Télécharger le communiqué au format PDF : https://www.iweps.be/wp-content/uploads/2023/05/Communique-de-presse-Podcast-3_def.pdf

Personne de contact :

Aurélie Hendrickx, chargée de communication

0471/17.77.79

a.hendrickx@iweps.be


[1] Ces chiffres sont le résultat d’une extrapolation (à l’échelle de la population vivant en Belgique, âgée de 15 ans ou plus) pour donner un ordre de grandeur de l’importance des tentatives de suicide en Belgique. Cette extrapolation a été réalisée par une chercheuse de l’enquête de santé qui estime à 18.900 personnes, le nombre de personnes qui ont tenté de se suicider sur une période de 12 mois précédant l’enquête de santé de 2018.

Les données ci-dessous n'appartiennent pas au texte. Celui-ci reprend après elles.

Source: an optimization exercise on an open RTL-to-GDS flow (aim: small area). Production flows keep margins and buffers that such runs may drop.
The RTL was checked by simulation tests, not by an equivalence proof against the original design.

<file path="flow/design.v">
module wfq_sched (
    input  wire        clk,
    input  wire        rst,
    input  wire        enq_valid,
    input  wire [3:0]  enq_queue,
    input  wire [12:0] enq_len,
    input  wire        enq_green,
    output wire        enq_ready,
    input  wire        cfg_we,
    input  wire [3:0]  cfg_queue,
    input  wire [7:0]  cfg_weight,
    input  wire [15:0] elig,
    output reg         grant_valid,
    output reg  [3:0]  grant_queue,
    output reg  [12:0] grant_len,
    output reg         grant_green,
    output reg  [31:0] grant_finish
);
    reg [31:0] vtime;
    reg [7:0]  weight [0:15];    
    reg [3:0]  vld    [0:15];
    reg [31:0] fin    [0:63];    
    reg [12:0] len    [0:63];
    reg        grn    [0:63];
    reg [3:0]  hsel   [0:15];    
    reg [31:0] head_fin [0:15];
    reg [12:0] head_len [0:15];
    reg [15:0] head_grn;
    reg [15:0] head_ge;          
    reg [15:0] cand;
    wire [31:0] pivot = vtime ^ 32'h8000_0000;
    integer q, k, b;
    function automatic ge32(input [31:0] a, input [31:0] b);
        integer n;
        reg cy;
        begin
            cy = 1'b1;
            for (n = 0; n < 32; n = n + 1)
                cy = (a[n] & ~b[n]) | (cy & (a[n] | ~b[n]));
            ge32 = cy;
        end
    endfunction
    always @(*) begin
        for (q = 0; q < 16; q = q + 1) begin
            hsel[q] = vld[q] & ~{1'b0, vld[q][3:1]};
            head_fin[q] = 32'd0;
            head_grn[q] = 1'b0;
            head_len[q] = 13'd0;
            for (k = 0; k < 4; k = k + 1) begin
                head_len[q] = head_len[q] | ({13{hsel[q][k]}} & len[q*4+k]);
                head_fin[q] = head_fin[q] | ({32{hsel[q][k]}} & fin[q*4+k]);
                head_grn[q] = head_grn[q] | (hsel[q][k] & grn[q*4+k]);
            end
            head_ge[q] = ge32(head_fin[q], pivot);
            cand[q]    = vld[q][0] & elig[q];
        end
    end
    reg [15:0] c;
    reg [15:0] keep;
    reg [15:0] fbit;
    reg [15:0] onehot;
    always @(*) begin
        grant_valid = |cand;
        c = cand;
        keep = c & head_grn;
        grant_green = |keep;
        if (|keep) c = keep;
        keep = c & head_ge;
        if (|keep) c = keep;
        for (b = 31; b >= 0; b = b - 1) begin
            for (q = 0; q < 16; q = q + 1)
                fbit[q] = head_fin[q][b];
            keep = c & ~fbit;
            grant_finish[b] = ~|keep;
            if (|keep) c = keep;
        end
        onehot = c & ~{c[14:0] | {c[13:0], 1'b0} | {c[12:0], 2'b0} | {c[11:0], 3'b0} |
                       {c[10:0], 4'b0} | {c[9:0], 5'b0} | {c[8:0], 6'b0} | {c[7:0], 7'b0} |
                       {c[6:0], 8'b0} | {c[5:0], 9'b0} | {c[4:0], 10'b0} | {c[3:0], 11'b0} |
                       {c[2:0], 12'b0} | {c[1:0], 13'b0} | {c[0], 14'b0}, 1'b0};
        grant_queue = 4'd0;
        for (q = 0; q < 16; q = q + 1)
            grant_queue = grant_queue | ({4{onehot[q]}} & q[3:0]);
        grant_len = 13'd0;
        for (q = 0; q < 16; q = q + 1)
            grant_len = grant_len | ({13{onehot[q]}} & head_len[q]);
    end
    wire [15:0] enq_sel   = 16'd1 << enq_queue;
    reg  [3:0]  enq_vld;
    reg  [31:0] tail_fin;
    reg  [7:0]  enq_w;
    integer     t;
    always @(*) begin
        enq_vld  = 4'd0;
        tail_fin = 32'd0;
        enq_w    = 8'd0;
        for (t = 0; t < 16; t = t + 1) begin
            enq_vld  = enq_vld  | ({4{enq_sel[t]}}  & vld[t]);
            tail_fin = tail_fin | ({32{enq_sel[t]}} & fin[t*4]);
            enq_w    = enq_w    | ({8{enq_sel[t]}}  & weight[t]);
        end
    end
    wire        tail_lo   = ge32({1'b0, tail_fin[30:0]}, {1'b0, vtime[30:0]});
    wire        tail_pos  = (tail_fin[31] ^ vtime[31] ^ tail_lo) && (tail_fin != vtime);
    wire [31:0] start_tag = (enq_vld[0] && tail_pos) ? tail_fin : vtime;
    wire [20:0] dividend = {enq_len, 8'd0};
    reg  [20:0] quot;
    reg  [8:0]  rem, trial, diff;
    reg  [8:0]  dsr;
    reg         bw;
    integer j, n;
    always @(*) begin
        dsr = {1'b0, enq_w};
        rem = 9'd0;
        for (j = 20; j >= 0; j = j - 1) begin
            trial = {rem[7:0], dividend[j]};
            bw = 1'b0;
            for (n = 0; n < 9; n = n + 1) begin
                diff[n] = trial[n] ^ dsr[n] ^ bw;
                bw      = (~trial[n] & (dsr[n] | bw)) | (dsr[n] & bw);
            end
            quot[j] = ~bw;
            rem = bw ? trial : diff;
        end
    end
    wire [20:0] incr    = {quot[20:1], quot[0] | (enq_len == 13'd0)};
    reg  [20:0] pg, pp, gen, prop;
    reg  [20:0] sum_lo;
    integer     d, m;
    always @(*) begin
        gen  = start_tag[20:0] & incr;
        prop = start_tag[20:0] ^ incr;
        pg   = gen;
        pp   = prop;
        for (d = 1; d < 21; d = d * 2)
            for (m = 0; m < 21; m = m + 1)
                if (m & d) begin
                    pg[m] = pg[m] | (pp[m] & pg[(m & ~(d - 1)) - 1]);
                    pp[m] = pp[m] & pp[(m & ~(d - 1)) - 1];
                end
        sum_lo = prop ^ {pg[19:0], 1'b0};
    end
    wire [10:0] hi_inc  = start_tag[31:21] + 11'd1;
    wire [31:0] enq_fin = {pg[20] ? hi_inc : start_tag[31:21], sum_lo};
    assign enq_ready = ~enq_vld[3];
    wire do_enq = enq_valid & ~enq_vld[3];
    integer i;
    always @(posedge clk) begin
        if (rst) begin
            vtime <= 32'd0;
            for (i = 0; i < 16; i = i + 1) begin
                weight[i] <= 8'd16;
                vld[i]    <= 4'd0;
            end
        end else begin
            if (grant_valid)
                vtime <= grant_finish;
            for (i = 0; i < 16; i = i + 1) begin
                if (do_enq && enq_queue == i && !(grant_valid && onehot[i]))
                    vld[i] <= {vld[i][2:0], 1'b1};
                else if (!(do_enq && enq_queue == i) && grant_valid && onehot[i])
                    vld[i] <= {1'b0, vld[i][3:1]};
            end
            if (cfg_we)
                weight[cfg_queue] <= (cfg_weight == 8'd0) ? 8'd1 : cfg_weight;
        end
    end
    always @(posedge clk) begin
        if (do_enq) begin
            for (i = 0; i < 16; i = i + 1) begin
                if (enq_queue == i) begin
                    fin[i*4+3] <= fin[i*4+2];
                    fin[i*4+2] <= fin[i*4+1];
                    fin[i*4+1] <= fin[i*4+0];
                    fin[i*4+0] <= enq_fin;
                    len[i*4+3] <= len[i*4+2];
                    len[i*4+2] <= len[i*4+1];
                    len[i*4+1] <= len[i*4+0];
                    len[i*4+0] <= enq_len;
                    grn[i*4+3] <= grn[i*4+2];
                    grn[i*4+2] <= grn[i*4+1];
                    grn[i*4+1] <= grn[i*4+0];
                    grn[i*4+0] <= enq_green;
                end
            end
        end
    end
endmodule
</file>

2 Ce pourcentage porte sur les femmes qui ont été hospitalisées à la suite d’une tentative de suicide. Source : Résumé hospitalier minimum, année 2018. Le résumé hospitalier minimum (RHM) est un système d’enregistrement des hospitalisations. Il contient des informations anonymisées sur le patient, ses pathologies, la raison de son hospitalisation et les soins apportés.

[3] Les résultats de l’enquête VIRAGE, réalisée en France en 2017 auprès d’un échantillon de 25000 individus (femmes et hommes) représentatif de la population, mettent en évidence un lien significatif entre le fait d’avoir vécu des épisodes de violences sexuelles ou conjugales et la présence importante de comportements suicidaires, de pathologies, de troubles de comportement chez les femmes victimes.